***** MATERIAL SHOWN
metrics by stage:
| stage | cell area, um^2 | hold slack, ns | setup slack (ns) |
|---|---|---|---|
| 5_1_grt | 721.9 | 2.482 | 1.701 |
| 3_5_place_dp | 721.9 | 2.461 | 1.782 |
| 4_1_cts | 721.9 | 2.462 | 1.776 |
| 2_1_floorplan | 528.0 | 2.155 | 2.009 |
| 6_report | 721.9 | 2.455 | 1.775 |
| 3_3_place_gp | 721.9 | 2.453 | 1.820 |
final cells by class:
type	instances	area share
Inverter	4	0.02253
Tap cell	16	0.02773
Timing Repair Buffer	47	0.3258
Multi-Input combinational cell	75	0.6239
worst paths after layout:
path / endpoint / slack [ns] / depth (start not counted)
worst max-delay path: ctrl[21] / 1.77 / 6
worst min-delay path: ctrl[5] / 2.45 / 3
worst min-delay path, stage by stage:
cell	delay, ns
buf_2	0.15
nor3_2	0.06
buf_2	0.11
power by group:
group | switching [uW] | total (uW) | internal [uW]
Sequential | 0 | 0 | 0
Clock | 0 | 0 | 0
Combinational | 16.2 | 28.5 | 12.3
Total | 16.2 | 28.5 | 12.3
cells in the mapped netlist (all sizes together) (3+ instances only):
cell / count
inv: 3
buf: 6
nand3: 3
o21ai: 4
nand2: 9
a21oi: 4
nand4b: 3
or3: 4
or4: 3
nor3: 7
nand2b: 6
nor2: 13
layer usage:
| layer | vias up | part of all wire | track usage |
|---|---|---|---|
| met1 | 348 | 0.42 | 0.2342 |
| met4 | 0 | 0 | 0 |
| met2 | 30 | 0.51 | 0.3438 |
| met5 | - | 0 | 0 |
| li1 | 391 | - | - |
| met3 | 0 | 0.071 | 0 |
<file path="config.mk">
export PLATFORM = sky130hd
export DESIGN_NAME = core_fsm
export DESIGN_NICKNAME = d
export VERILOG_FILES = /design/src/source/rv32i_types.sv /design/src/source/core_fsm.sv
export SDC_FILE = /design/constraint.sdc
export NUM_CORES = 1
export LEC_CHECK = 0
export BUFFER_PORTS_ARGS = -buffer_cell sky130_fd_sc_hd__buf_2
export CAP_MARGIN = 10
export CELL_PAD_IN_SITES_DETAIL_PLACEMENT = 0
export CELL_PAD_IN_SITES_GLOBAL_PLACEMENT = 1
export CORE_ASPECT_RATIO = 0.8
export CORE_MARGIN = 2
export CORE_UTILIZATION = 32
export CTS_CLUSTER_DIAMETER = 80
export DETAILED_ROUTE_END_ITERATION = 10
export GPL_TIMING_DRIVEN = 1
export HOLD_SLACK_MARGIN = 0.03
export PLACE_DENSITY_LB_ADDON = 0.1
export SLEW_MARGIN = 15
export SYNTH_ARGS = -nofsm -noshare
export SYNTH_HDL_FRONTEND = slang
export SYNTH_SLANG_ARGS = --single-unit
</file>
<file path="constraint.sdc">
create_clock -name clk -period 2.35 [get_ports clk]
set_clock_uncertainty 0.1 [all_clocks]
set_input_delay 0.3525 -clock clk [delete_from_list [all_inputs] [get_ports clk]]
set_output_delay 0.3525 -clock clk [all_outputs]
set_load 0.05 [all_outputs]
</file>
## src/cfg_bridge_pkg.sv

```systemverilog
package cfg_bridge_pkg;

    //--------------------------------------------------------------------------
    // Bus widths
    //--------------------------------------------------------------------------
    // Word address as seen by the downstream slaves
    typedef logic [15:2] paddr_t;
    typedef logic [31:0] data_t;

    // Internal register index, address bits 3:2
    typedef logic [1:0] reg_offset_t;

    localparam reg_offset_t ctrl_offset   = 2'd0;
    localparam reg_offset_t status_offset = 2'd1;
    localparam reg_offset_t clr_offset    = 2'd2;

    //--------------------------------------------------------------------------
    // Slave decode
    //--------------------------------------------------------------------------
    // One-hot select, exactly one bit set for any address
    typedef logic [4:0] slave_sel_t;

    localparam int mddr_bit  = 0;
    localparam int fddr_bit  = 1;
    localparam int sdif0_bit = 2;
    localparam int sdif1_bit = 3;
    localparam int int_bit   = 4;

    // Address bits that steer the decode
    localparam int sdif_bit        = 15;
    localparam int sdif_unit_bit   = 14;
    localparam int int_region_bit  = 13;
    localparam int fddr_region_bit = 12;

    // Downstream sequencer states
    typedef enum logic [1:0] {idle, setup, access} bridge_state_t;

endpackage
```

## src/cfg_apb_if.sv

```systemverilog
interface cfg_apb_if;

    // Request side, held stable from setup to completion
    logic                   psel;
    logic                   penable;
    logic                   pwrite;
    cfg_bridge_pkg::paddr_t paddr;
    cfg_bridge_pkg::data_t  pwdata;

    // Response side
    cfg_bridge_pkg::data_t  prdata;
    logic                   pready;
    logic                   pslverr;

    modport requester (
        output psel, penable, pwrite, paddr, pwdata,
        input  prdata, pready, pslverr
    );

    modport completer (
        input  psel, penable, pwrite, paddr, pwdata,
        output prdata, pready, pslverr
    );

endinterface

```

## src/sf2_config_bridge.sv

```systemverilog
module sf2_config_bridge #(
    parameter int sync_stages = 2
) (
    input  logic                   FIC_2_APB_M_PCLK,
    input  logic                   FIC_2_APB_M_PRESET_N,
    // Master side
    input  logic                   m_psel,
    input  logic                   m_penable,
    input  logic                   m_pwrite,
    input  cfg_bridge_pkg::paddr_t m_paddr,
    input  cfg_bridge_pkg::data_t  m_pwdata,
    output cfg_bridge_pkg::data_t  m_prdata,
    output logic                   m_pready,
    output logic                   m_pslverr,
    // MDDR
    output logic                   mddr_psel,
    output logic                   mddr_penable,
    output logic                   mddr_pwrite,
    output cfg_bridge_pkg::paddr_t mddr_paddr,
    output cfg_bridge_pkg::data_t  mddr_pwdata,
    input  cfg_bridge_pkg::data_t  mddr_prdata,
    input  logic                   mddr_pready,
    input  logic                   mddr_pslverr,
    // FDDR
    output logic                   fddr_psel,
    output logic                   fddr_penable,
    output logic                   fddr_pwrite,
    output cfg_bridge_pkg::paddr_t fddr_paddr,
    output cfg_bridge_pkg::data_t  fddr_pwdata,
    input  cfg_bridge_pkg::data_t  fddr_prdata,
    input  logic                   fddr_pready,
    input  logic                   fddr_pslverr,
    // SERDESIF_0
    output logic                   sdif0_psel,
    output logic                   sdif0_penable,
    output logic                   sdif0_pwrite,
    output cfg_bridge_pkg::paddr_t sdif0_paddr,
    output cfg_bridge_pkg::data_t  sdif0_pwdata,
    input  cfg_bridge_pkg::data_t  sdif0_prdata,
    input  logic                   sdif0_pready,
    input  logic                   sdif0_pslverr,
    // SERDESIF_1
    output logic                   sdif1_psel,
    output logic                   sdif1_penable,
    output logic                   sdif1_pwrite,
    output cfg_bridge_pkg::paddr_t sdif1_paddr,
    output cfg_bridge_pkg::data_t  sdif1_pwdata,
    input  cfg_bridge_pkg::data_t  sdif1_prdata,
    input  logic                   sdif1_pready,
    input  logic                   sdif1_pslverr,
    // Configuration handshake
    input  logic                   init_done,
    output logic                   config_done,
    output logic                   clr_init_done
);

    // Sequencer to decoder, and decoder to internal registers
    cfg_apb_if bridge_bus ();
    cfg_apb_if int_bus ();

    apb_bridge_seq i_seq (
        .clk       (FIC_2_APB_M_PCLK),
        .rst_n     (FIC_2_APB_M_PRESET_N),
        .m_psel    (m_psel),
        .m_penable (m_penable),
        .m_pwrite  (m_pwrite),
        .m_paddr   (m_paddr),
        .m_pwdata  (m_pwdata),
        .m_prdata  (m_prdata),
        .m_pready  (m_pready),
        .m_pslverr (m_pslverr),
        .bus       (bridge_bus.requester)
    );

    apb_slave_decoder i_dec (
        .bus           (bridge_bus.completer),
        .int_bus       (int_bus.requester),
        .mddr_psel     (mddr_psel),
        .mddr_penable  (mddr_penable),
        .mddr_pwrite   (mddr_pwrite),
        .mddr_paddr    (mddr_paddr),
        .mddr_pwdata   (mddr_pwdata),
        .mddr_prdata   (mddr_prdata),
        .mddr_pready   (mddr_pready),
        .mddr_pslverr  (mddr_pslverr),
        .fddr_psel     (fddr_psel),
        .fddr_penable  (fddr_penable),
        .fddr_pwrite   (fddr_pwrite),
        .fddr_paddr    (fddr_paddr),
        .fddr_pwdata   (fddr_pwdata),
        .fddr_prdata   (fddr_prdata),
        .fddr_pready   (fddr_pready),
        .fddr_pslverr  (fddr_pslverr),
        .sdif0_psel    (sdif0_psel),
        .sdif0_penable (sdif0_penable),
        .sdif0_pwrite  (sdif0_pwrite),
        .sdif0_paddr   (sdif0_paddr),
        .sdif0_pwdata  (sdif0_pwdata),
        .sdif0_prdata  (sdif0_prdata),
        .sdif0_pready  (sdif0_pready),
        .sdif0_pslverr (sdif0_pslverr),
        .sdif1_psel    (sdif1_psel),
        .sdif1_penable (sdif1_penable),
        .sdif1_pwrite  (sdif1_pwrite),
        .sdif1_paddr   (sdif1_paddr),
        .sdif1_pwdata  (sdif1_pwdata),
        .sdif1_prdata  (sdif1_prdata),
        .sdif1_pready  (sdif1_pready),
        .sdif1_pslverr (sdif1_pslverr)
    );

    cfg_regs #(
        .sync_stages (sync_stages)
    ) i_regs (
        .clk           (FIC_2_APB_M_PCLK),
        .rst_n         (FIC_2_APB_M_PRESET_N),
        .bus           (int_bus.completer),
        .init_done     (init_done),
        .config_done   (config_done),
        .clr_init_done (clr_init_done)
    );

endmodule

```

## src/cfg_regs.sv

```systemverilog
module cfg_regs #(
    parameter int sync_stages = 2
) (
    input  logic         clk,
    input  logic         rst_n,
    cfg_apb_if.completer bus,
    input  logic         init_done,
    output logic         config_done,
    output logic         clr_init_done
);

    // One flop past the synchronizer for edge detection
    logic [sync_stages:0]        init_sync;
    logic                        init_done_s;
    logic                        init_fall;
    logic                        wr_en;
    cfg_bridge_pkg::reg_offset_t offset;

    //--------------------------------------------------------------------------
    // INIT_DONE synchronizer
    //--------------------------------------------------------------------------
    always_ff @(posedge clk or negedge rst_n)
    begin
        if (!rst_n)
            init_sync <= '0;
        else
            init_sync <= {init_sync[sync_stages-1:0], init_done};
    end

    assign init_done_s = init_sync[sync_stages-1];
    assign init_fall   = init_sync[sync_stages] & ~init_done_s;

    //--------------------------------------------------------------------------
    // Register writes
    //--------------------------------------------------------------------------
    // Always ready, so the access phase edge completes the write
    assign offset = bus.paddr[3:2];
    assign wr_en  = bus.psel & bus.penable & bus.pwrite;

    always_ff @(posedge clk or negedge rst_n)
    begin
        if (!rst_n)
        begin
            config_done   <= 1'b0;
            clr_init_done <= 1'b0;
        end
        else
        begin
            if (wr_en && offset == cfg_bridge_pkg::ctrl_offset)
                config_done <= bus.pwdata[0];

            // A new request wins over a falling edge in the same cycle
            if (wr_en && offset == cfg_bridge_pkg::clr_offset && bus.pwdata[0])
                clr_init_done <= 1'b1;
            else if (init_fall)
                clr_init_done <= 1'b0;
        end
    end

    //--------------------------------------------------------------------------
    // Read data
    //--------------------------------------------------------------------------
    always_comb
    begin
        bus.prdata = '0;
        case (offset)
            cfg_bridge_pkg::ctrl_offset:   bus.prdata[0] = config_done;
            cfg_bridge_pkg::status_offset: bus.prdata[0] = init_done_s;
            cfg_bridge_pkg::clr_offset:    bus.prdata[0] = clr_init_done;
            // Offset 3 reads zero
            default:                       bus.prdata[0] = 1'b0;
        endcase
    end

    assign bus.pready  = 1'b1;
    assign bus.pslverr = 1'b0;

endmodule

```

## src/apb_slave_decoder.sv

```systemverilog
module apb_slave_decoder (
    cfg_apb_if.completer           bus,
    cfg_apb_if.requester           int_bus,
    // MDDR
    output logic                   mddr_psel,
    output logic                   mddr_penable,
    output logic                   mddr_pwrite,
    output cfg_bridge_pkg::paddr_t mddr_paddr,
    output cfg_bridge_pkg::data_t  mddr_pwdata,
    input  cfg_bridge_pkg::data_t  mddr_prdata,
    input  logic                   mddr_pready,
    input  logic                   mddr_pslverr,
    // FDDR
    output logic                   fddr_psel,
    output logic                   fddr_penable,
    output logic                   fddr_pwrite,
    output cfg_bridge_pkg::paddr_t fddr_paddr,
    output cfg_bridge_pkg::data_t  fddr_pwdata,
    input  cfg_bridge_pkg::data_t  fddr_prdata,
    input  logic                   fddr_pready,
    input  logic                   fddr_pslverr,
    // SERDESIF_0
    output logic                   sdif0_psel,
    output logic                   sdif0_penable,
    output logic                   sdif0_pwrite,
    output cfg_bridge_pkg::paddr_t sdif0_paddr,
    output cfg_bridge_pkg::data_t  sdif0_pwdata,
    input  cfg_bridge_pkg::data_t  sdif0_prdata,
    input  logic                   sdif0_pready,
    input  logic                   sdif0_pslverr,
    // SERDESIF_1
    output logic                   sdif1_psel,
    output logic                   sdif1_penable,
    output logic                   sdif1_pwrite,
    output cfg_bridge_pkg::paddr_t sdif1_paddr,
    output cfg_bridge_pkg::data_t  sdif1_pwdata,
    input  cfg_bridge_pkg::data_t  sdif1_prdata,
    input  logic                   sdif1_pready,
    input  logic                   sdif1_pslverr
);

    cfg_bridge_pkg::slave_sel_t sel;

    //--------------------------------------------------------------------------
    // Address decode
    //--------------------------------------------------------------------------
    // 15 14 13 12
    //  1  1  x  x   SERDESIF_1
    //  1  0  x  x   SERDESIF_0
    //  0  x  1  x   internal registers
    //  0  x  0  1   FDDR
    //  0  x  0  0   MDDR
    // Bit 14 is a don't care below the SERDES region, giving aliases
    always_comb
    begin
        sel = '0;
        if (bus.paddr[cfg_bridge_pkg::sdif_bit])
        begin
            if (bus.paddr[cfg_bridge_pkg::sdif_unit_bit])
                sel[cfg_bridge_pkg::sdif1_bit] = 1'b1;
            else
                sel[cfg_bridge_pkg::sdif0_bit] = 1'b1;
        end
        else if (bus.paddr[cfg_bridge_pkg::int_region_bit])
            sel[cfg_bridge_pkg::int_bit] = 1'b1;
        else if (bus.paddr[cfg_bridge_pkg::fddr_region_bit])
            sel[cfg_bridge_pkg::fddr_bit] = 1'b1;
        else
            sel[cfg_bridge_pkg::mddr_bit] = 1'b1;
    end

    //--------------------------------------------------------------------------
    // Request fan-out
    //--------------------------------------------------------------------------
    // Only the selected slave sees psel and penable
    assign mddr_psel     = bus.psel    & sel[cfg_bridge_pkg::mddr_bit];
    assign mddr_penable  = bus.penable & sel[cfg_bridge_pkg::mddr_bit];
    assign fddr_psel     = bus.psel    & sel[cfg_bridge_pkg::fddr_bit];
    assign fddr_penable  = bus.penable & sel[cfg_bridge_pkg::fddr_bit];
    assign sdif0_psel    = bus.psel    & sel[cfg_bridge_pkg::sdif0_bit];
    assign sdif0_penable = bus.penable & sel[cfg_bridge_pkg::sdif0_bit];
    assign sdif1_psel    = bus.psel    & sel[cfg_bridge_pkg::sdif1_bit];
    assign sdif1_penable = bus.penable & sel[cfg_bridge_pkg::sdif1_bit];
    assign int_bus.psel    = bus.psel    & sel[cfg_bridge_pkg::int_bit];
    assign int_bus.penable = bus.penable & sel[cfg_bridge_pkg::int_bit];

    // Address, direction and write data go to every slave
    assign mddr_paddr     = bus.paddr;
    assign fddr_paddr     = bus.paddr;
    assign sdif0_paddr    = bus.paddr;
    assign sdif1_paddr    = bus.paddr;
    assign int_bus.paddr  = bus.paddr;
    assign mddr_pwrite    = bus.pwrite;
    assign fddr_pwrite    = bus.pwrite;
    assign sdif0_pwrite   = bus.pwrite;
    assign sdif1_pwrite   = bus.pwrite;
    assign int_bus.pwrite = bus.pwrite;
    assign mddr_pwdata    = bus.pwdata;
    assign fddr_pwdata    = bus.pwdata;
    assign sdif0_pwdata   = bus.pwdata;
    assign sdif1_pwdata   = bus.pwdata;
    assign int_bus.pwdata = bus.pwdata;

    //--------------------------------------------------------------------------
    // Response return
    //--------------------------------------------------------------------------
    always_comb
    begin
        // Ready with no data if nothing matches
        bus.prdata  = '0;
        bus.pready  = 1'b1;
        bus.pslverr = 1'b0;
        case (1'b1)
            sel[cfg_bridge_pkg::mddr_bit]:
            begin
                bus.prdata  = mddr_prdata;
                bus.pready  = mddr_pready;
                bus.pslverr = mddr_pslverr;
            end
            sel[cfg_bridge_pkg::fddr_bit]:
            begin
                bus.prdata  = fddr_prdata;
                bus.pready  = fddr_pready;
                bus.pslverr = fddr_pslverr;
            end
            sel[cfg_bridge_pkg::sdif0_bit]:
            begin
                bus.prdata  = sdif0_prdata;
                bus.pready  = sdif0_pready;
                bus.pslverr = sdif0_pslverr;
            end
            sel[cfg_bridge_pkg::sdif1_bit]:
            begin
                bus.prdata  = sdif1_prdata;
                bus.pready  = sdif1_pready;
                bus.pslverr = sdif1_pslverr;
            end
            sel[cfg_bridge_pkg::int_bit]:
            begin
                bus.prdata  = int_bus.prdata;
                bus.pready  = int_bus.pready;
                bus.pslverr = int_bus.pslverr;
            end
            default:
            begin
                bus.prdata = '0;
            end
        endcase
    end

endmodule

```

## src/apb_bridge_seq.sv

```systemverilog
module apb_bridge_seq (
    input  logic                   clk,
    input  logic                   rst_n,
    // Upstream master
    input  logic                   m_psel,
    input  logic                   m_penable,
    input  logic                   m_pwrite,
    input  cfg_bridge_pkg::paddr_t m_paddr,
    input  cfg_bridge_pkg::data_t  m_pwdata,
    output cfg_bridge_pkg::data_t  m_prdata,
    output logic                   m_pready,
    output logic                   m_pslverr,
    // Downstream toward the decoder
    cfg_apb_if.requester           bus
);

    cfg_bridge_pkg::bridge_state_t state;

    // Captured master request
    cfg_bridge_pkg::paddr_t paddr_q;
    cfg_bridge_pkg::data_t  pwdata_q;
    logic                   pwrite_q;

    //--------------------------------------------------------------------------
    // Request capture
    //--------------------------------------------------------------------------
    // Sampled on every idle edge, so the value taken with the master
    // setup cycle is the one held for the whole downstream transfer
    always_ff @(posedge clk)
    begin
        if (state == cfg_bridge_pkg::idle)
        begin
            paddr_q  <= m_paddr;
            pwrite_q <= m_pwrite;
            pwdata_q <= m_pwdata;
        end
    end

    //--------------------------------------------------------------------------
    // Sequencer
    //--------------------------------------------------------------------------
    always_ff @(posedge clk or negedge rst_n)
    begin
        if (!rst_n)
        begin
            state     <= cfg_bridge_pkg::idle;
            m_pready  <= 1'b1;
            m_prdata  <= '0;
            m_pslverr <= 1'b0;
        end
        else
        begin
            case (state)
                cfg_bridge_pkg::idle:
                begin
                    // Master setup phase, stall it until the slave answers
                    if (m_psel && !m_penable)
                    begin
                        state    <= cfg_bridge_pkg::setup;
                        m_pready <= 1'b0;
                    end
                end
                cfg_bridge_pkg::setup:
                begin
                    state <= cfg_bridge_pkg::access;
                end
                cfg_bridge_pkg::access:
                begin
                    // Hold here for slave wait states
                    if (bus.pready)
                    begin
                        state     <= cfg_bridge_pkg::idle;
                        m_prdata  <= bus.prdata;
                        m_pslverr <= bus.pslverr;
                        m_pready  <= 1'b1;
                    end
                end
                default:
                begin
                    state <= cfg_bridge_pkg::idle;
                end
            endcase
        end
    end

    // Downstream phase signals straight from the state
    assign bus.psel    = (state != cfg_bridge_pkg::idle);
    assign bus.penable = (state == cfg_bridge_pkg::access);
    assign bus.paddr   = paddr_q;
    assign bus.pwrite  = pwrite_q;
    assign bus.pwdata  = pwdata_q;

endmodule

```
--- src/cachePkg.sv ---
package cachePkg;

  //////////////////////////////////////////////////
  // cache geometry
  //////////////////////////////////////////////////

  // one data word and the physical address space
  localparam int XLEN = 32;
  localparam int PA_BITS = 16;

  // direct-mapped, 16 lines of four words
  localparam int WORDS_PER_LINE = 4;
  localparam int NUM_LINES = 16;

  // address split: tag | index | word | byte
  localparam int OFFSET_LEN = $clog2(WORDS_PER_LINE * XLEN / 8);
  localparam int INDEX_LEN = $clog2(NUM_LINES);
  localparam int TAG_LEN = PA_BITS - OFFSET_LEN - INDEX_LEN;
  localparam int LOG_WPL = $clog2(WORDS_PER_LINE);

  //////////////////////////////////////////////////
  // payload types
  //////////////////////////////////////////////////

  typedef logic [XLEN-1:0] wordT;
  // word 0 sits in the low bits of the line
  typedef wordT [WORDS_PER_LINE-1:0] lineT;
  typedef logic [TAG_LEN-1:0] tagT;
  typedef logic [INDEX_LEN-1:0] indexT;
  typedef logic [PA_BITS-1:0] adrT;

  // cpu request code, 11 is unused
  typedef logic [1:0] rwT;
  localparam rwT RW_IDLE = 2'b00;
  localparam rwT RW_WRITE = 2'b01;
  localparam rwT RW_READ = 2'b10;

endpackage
**********
TASK PROMPT
Scan the data for lines with the word "worst". Report only how many there are.

YOUR SOLUTION
4